= Jay Irving =

American cartoonist

Jay Irving with his collection of police memorabilia dating back 300 years. He is wearing a vintage uniform with a Pottsy sergeant badge and holding an ivory and rosewood dress baton.

Jay Irving (October 3, 1900 – June 3, 1970) was an American cartoonist notable for his syndicated strip Pottsy about an overweight, goodnatured, dutiful New York police officer, Pottsy, who often came into conflict with his stricter and less imaginative sergeant, known only as "Sarge."

Born in New York, Irving became familiar with police procedures and activities at an early age when his father, Abraham Rafsky, was a lieutenant in the New York Police Department. After attending Columbia University, Irving was employed as an insurance salesman for New York Life and a police reporter for the New York Globe.

==Cartoons==
A self-taught artist, Irving became a cartoonist in the late 1920s. He drew the strip Bozo Blimp for King Features Syndicate and spent two years doing advertising art. Dorothy Prago and Jay Irving married in 1922, and their only child, Clifford Irving, was born November 5, 1930. Clifford Irving said about his father, "He didn’t want the family to know he was a cartoonist - they thought he was a 'respectable' insurance salesman - and he also felt that it would be a handicap to use his real name because of widespread antisemitism in the cartoon business. For a decade he kept his work a secret from the family and his real name a secret from the professional cartoon world. He drew under the name Jay Irving, which was derived from his real name, Irving Joel Rafsky. Then, in 1937, when he felt he was sufficiently successful, he confessed, and changed his name legally."

In 1932, Irving began a 13-year association with Collier's, drawing the weekly cartoon panel Collier's Cops. He also did covers for Collier's, including the famous Halloween cover for the October 26, 1940 issue.

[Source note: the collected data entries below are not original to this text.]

From an optimization exercise on the open Yosys and OpenROAD flow, aimed at small area, a short achievable clock period and few clock cycles; shortcuts taken in it are not production practice. No activity file was given, so power comes from the tool's default toggle rates.

==> flow/design.v <==
module HW2_divider(Clk, Rst, St, Divisor, Dividend, Quotient, Remainder, Overflow, Done);
	input Clk, Rst, St;
	input [15:0] Divisor;
	input [15:0] Dividend;
	output [15:0] Quotient;
	output [15:0] Remainder;
	output Overflow;
	output reg Done;
	reg [15:0] R;      
	reg [15:0] D;      
	reg [15:0] Q;      
	reg ovf;
	wire z8 = ~|Divisor[15:8];
	wire [15:0] n1 = z8 ? {Divisor[7:0], 8'b0} : Divisor;
	wire z4 = ~|n1[15:12];
	wire [15:0] n2 = z4 ? {n1[11:0], 4'b0} : n1;
	wire z2 = ~|n2[15:14];
	wire [15:0] n3 = z2 ? {n2[13:0], 2'b0} : n2;
	wire z1 = ~n3[15];
	wire [15:0] n4 = z1 ? {n3[14:0], 1'b0} : n3;
	wire [15:0] lead;
	genvar k;
	generate
		for (k = 0; k < 16; k = k + 1) begin : g_lead
			if (k == 15) begin : g_top
				assign lead[k] = Divisor[k];
			end else begin : g_low
				assign lead[k] = Divisor[k] & ~|Divisor[15:k+1];
			end
		end
	endgenerate
	wire [16:0] diff = {1'b0, R} - {1'b0, D};
	wire ge = ~diff[16];
	assign Quotient = Q;
	assign Remainder = R;
	assign Overflow = ovf;
	always @(posedge Clk) begin
		if (Rst)
			Done <= 1'b1;
		else if (Done)
			Done <= ~St;
		else if (Q[15] || ovf)
			Done <= 1'b1;
	end
	always @(posedge Clk) begin
		if (Done) begin
			D <= n4;
			if (St) begin
				R <= Dividend;
				Q <= lead;
				ovf <= ~|Divisor;
			end
		end else begin
			if (ge) R <= diff[15:0];
			Q <= {Q[14:0], ge};
			D <= {1'b0, D[15:1]};
		end
	end
endmodule
Settings: LEC_CHECK=0, ABC_AREA=1, ABC_CLOCK_PERIOD_IN_PS=2000, CAP_MARGIN=20, CORE_MARGIN=2, CORE_UTILIZATION=40, SETUP_SLACK_MARGIN=3.3, SLEW_MARGIN=20; clock period 6.0 ns.
standard.sh (not shown) runs the stock make flow with config.mk's settings and CLKGATE_MAP_FILE= SYNTH_SCRIPT=/design/flow/synth_recipe.tcl, a recipe that flattens the netlist after the stock synthesis.
==> flow/flow/run.sh <==
#!/bin/bash
# The standard layout, with each port buffered by a small buffer instead of
# the delay cell that buffer_ports picks by default.
set -euo pipefail
bash standard.sh "BUFFER_PORTS_ARGS=-buffer_cell sky130_fd_sc_hd__buf_1" finish > standard.log 2>&1
Change:
==> flow/design.v (replaced) <==
module HW2_divider(Clk, Rst, St, Divisor, Dividend, Quotient, Remainder, Overflow, Done);
	input Clk, Rst, St;
	input [15:0] Divisor;
	input [15:0] Dividend;
	output [15:0] Quotient;
	output [15:0] Remainder;
	output Overflow;
	output reg Done;
	reg [15:0] R;      
	reg [15:0] D;      
	reg [15:0] Q;      
	reg [3:0] cnt;     
	reg ovf;
	wire [15:0] lead;
	genvar k;
	generate
		for (k = 0; k < 16; k = k + 1) begin : g_lead
			if (k == 0) begin : g0
				assign lead[k] = Divisor[15];
			end else begin : gk
				assign lead[k] = Divisor[15-k] & ~|Divisor[15:16-k];
			end
		end
	endgenerate
	reg [15:0] n4;
	reg [3:0] lz;
	integer i, j;
	always @(*) begin
		n4 = 16'd0;
		lz = 4'd0;
		for (i = 0; i < 16; i = i + 1) begin
			for (j = 0; j < 16; j = j + 1)
				if (j >= i) n4[j] = n4[j] | (lead[i] & Divisor[j-i]);
			if (lead[i]) lz = lz | i[3:0];
		end
	end
	wire z8 = lz[3], z4 = lz[2], z2 = lz[1], z1 = lz[0];
	wire [16:0] diff = {1'b0, R} - {1'b0, D};
	wire ge = ~diff[16];
	assign Quotient = Q;
	assign Remainder = R;
	assign Overflow = ovf;
	always @(posedge Clk) begin
		if (Rst)
			Done <= 1'b1;
		else if (Done)
			Done <= ~St;
		else if (cnt == 4'd0 || ovf)
			Done <= 1'b1;
	end
	always @(posedge Clk) begin
		if (Done) begin
			D <= n4;
			cnt <= {z8, z4, z2, z1};
			if (St) begin
				R <= Dividend;
				Q <= 16'd0;
				ovf <= ~|Divisor;
			end
		end else begin
			if (ge) R <= diff[15:0];
			Q <= {Q[14:0], ge};
			D <= {1'b0, D[15:1]};
			cnt <= cnt - 4'd1;
		end
	end
endmodule
=>
- sequential cell count goes up by 4
- via count goes up by 29%
- area after synthesis went up by 21%
- worst hold slack got worse by 0.028 ns
- register-to-register slack stays flat
- total power came out lower by 3.2%
- global-route usage goes up by 1.5 points
Function was not checked in any run of this note: the RTL went through the layout flow alone.

afterwards: timing with drivers on the ports:
In the flow no input, the clock included, has a driving cell. The finished layouts below were timed again as built, in two steps.
Step 1 assumes that a clkbuf_16 drives the clock port and a buf_2 every other input.
Step 2, shift: input delay + t, output delay - t, t = (earliest + latest rising clock arrival at the registers) / 2. This alone moves slack from input paths to output paths.
Slacks: no drivers / after step 1 / after step 2; pairs: no drivers / after step 1.
| run | shift t [ns] | setup slack, ns | worst register clock-pin slew, ns | cell pins on the clock port's net |
|---|---|---|---|---|
| the first run | 0.332 | 3.372 / 3.380 / 3.048 | 0.10 / 0.10 | 1 |
| the second run | 0.347 | 3.403 / 3.408 / 3.061 | 0.10 / 0.10 | 1 |
After both steps every run listed still meets setup and hold. The setup slack of the second run, which loses most, moves by +0.005 ns with the drivers and by -0.342 ns with both steps.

In 1946, he created the short-lived comic strip Willie Doodle, also about a fat and cheerful police officer, for the Herald-Tribune Syndicate.

==Pottsy==
His Pottsy strip was syndicated by the Tribune-News Syndicate from 1955 until 1970. Irving's son, Clifford, was an art student in the mid-1940s at the High School of Music & Art, and he assisted his father by doing lettering on both Willie Doodle and Pottsy. Clifford Irving later wrote about the art world in his notable biography Fake! The Story of Elmyr de Hory, the Greatest Art Forger of Our Time (1969).

The word "Pottsy" entered the language during the run of the strip. A police officer who prevented the loss of his badge by wearing a fake badge referred to the fake as a Pottsy. Later, these fake badges became known as "dupes".

==Television==
Irving and younger cartoonist friend Mel Casson were regular performers on the ABC television series Draw Me a Laugh (1949), which the two men jointly produced. The show was hosted by Patricia Bright and Walter Hurley. Guest cartoonists included Gus Edson. Viewers sent in ideas which were drawn by the cartoonists while members of the studio audience created the gag lines. Folk singer Oscar Brand then vocalized the "singing captions".

The show lasted only 13 weeks and proved to be a financial disaster from which Irving, who had borrowed money to pay for the production, never really recovered.

Irving was 69 when he died of a heart attack in his Manhattan apartment at 650 West End Avenue. His bedridden wife Dorothy survived him by less than a year. He was also survived by his son, the novelist Clifford Irving; a brother, John Norman; and two sisters, Bebe Hamilburg and Mabel Rosenthal.

==National Cartoonists Society==

Irving was a founding member of the National Cartoonists Society, although his name is curiously absent from the organization's online roster of members. He was the official historian for the Police Department's Honor Legion, and he owned a unique collection of police memorabilia dating back more than 300 years.